The verb “did” in “I did it” simply refers to the past indefinite tense. If you ever get confused between “did” and “have, let me explain both.
“Have you taken your operation class this morning?” If you ask someone, it simply implies that it’s still morning. But if morning has passed, you can say, “Did you take the dog out this morning?”
Another notable thing is using the main verbs “did” and “have.”
The main verb that follows “did” is the base form, while have is followed by the third form or a past participle.
What is the Difference Between “I was going” and “I had been going”?
The difference between “I was going” and “I had been going” is that the former is in the past continuous tense while the latter is in the past perfect tense.

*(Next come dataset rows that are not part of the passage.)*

[src/hdl/see_filter.sv]
// Synchroniser and glitch filter for one bus input
`timescale 1ns/1ps
`include "see_map.svh"
module see_filter #(
    parameter int WIDTH_CYC = `SEE_GLITCH_CYC
) (
    // Clock and reset
    input  wire logic clk_in,
    input  wire logic rst_in,
    input  wire logic en_in,
    // Raw and filtered line
    input  wire logic pin_in,
    output logic      line_out
);
    logic       s1_q, s2_q, s1_d, s2_d, line_d;
    logic [7:0] cnt_q, cnt_d;
    always_comb begin
        s1_d   = pin_in;
        s2_d   = s1_q;
        cnt_d  = 8'h00;
        line_d = line_out;
        if (s2_q != line_out) begin
            cnt_d = cnt_q + 8'h01;
            if (cnt_q >= 8'(WIDTH_CYC - 1)) begin
                line_d = s2_q;
                cnt_d  = 8'h00;
            end
        end
    end
    always_ff @(posedge clk_in or posedge rst_in) begin
        if (rst_in) begin
            s1_q     <= 1'b1;
            s2_q     <= 1'b1;
            cnt_q    <= 8'h00;
            line_out <= 1'b1;
        end else if (en_in) begin
            s1_q     <= s1_d;
            s2_q     <= s2_d;
            cnt_q    <= cnt_d;
            line_out <= line_d;
        end
    end
    a_filter_hold: assert property (@(posedge clk_in) disable iff (rst_in)
        en_in && (s2_q == line_out) |=> $stable(line_out))
        else $error("filtered line moved without input change");
endmodule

The phrase “I was going” implies an action that started in the past but continues till another event happens, such as “I was going to school when I saw him.”
On the other hand, “I had been going” implies that an action has already taken place in the past, such as “I had been going to school for five years when I decided to switch schools.“
Using simple past tense is straightforward and requires no auxiliary verbs. It gives a sense of immediacy and conveys a story happening in the present moment. For example, “I was returning from my yoga class when I witnessed an accident.”
The simple past tense is used here because it’s just a single action that happened at one time.
The past perfect tense, on the other hand, requires an auxiliary verb – ‘had’. It expresses actions that have already been completed before something else happened.
For example, “I had been waiting at the cafe for five minutes when I received her call that she was not coming.” The past perfect tense is used here because it conveys a story that takes place over an extended time.
Watch this video to learn the difference between present perfect tense and past simple.
- The past tense, “I completed, ” describes an action or task that has already been finished and cannot be changed.
- The present perfect tense, “I have completed, ” refers to a recently finished activity that does not reference a specific moment.
- Most people use the phrases interchangeably, which makes them appear as non-native.